According to the Vedas, when a soul takes birth, it descends through the heavens and the atmosphere before reaching earth. It takes on heavier sheaths of material density. It can only take birth in the physical plane at a time karmically in accord with its nature and destiny. The birth chart represents the seed pattern of its life; how it develops depends upon the environment as well.
Sam Geppi (Vedic Astrologer) offers:
“This karmic energy points to the lessons that need to be learned in that lifetime. For example, a person who needs to manage anger issues in his present life, will inherit a body, mind and upbringing that will challenge them to confront his anger and hopefully transcend it. In the case of anger, the element of fire will likely predominate. An astrological chart reveals this. It is a portrait of the soul’s karma and the pattern of illusion in which we may become trapped… This is maya, the illusion that we are merely an acting mind/body experience.”
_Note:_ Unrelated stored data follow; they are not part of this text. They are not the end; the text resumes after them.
Source: an optimization exercise on an open RTL-to-GDS flow (aim: small area, a short achievable clock period and few clock cycles). Production flows keep margins and buffers that such runs may drop.
Function was checked by simulation only, so behaviour that the tests miss may differ from the original.
Power figures rest on the tool's default switching activity, not on a simulated workload.

## flow/config.mk

```make
export PLATFORM = sky130hd
export DESIGN_NAME = als_core
export DESIGN_NICKNAME = als_core
export VERILOG_FILES = /design/flow/design.v
export SDC_FILE = /design/flow/constraint.sdc
export NUM_CORES = 4
export LEC_CHECK = 0
export CAP_MARGIN = 20
export CORE_MARGIN = 2
export CORE_UTILIZATION = 40
export SLEW_MARGIN = 20
```

## flow/constraint.sdc

```tcl
create_clock -name core_clock -period 10.0 [get_ports {clk}]
set_input_delay 2.0000 -clock core_clock [delete_from_list [all_inputs] [get_ports {clk}]]
set_output_delay 2.0000 -clock core_clock [all_outputs]
set_load 0.01 [all_outputs]
```
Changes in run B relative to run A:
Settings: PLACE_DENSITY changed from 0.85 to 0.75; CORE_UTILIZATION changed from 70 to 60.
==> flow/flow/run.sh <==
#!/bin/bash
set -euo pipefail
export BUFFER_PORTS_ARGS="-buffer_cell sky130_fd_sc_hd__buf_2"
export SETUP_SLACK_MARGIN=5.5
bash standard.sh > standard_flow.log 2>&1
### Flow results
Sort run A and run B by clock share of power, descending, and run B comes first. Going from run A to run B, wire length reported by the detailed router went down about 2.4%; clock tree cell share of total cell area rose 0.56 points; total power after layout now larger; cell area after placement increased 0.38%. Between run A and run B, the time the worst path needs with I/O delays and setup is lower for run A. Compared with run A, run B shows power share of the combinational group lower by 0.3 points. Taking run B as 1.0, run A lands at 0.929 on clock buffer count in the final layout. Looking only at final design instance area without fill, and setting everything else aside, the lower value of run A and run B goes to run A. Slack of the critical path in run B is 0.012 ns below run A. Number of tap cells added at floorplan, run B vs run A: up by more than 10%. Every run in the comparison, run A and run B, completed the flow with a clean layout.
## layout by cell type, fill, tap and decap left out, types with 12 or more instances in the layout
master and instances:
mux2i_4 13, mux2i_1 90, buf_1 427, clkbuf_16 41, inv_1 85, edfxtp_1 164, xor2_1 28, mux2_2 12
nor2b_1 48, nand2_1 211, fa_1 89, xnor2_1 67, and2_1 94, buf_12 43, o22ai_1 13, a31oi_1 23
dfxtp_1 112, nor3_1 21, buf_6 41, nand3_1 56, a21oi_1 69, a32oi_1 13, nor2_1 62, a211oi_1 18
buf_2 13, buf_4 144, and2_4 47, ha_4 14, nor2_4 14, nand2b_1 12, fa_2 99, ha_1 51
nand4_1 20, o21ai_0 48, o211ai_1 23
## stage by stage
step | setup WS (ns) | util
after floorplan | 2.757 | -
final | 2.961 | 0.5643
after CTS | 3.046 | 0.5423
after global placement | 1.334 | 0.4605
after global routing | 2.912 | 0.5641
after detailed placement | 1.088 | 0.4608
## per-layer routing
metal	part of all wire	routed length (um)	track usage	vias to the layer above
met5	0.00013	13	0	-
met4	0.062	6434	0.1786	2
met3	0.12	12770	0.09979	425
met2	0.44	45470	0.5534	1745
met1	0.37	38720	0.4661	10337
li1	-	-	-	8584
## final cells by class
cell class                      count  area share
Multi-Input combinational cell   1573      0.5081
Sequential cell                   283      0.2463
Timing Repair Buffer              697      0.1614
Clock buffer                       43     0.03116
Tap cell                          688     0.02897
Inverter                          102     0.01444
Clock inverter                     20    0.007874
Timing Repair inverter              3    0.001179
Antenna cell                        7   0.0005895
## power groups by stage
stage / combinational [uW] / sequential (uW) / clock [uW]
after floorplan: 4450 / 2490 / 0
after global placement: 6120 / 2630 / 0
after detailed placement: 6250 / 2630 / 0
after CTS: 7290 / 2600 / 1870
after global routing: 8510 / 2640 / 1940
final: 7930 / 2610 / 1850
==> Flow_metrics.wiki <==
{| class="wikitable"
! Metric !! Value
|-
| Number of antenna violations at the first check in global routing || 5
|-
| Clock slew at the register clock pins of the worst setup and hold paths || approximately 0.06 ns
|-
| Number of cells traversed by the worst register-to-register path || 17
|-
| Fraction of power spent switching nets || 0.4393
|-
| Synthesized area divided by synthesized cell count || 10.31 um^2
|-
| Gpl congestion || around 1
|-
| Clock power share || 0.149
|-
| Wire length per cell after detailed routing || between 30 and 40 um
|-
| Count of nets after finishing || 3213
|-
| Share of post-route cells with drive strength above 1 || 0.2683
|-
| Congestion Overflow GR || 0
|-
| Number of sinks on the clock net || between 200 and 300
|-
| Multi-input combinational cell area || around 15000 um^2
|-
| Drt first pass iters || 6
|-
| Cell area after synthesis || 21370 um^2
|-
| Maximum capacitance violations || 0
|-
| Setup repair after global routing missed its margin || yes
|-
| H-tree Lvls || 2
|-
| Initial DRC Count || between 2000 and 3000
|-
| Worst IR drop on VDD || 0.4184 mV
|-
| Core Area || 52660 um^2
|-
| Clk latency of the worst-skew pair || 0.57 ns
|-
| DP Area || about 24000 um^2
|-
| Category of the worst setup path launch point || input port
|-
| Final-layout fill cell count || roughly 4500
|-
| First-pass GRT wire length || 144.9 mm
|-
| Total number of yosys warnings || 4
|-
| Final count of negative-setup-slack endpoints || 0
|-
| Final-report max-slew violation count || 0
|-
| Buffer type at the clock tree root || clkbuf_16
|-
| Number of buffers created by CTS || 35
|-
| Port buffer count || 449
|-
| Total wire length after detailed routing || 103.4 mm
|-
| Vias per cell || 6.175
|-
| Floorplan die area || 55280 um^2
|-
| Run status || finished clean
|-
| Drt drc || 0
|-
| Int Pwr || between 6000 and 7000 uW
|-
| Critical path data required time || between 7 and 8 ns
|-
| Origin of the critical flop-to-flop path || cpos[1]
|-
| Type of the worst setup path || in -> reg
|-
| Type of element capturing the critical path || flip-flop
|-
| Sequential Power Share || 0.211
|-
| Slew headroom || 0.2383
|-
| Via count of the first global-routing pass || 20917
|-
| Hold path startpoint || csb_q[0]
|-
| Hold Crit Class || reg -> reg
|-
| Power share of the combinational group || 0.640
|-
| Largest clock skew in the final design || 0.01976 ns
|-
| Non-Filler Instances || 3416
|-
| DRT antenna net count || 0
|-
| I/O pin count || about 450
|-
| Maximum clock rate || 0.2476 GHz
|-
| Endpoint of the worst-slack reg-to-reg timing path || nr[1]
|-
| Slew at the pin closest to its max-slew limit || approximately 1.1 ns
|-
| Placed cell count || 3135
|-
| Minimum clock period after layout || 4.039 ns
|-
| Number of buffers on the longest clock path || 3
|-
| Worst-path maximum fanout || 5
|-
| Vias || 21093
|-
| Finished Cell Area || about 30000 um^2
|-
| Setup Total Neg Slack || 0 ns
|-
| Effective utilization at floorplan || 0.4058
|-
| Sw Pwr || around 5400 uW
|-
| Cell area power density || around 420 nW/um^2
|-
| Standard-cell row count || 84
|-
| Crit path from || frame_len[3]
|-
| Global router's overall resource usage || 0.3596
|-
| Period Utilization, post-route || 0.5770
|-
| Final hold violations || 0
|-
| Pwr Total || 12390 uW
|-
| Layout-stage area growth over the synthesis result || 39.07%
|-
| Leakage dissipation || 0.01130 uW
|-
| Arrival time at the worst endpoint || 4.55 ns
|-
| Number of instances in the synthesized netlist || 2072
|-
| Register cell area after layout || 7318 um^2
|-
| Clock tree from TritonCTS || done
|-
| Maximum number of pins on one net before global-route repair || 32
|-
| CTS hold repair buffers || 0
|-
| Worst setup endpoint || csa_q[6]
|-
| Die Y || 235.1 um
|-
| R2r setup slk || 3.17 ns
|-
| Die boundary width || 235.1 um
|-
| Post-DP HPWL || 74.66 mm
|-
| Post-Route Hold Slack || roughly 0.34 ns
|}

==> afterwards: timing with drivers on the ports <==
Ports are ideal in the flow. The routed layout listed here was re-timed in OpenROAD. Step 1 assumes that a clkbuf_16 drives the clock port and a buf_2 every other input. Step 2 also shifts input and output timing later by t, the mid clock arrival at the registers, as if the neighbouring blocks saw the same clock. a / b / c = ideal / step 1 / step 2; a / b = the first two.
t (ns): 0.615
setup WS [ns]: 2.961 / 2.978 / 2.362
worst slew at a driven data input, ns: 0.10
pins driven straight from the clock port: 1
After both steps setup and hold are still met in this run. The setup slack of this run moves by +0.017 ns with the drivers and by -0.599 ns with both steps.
Satguru Sivaya Subramniyaswami advised:
“When unfavorable times arise which have to be lived through (as they all too frequently do), we do not carp or cringe, but look at these as most excellent periods for meditation and sadhana rather than worldly activities. It is just the reverse for positive periods. Spiritual progress can be made during both periods. Both positive and negative times are in fact, positive when used wisely.”
Astrology is the science of fathoming the influence of the sun, moon, planets and stars upon living creatures. In Sanskrit it is called jyotisha, which means the science of light specifically. Vedanga Jyotisha is the astrological limb of the Vedas, and is said to be the eye of the Vedas.
Hindus follow a special sacred yearly astrological calendar, called panchangam, for the right timing of all actions.
Many yogis and sages have been astrologers or written on astrology. To name a few, Sri Aurobindo, Ganapati Muni, Paramahamsa Yogananda, Swami Dayananda, Bhrigu and Bhishma.
Love, serve and give. Follow what Swami Sivanananda said and practice atma bhava. The Gita describes two kinds of karma, sanchit karma (what I make), and prarabdha karma (what God makes).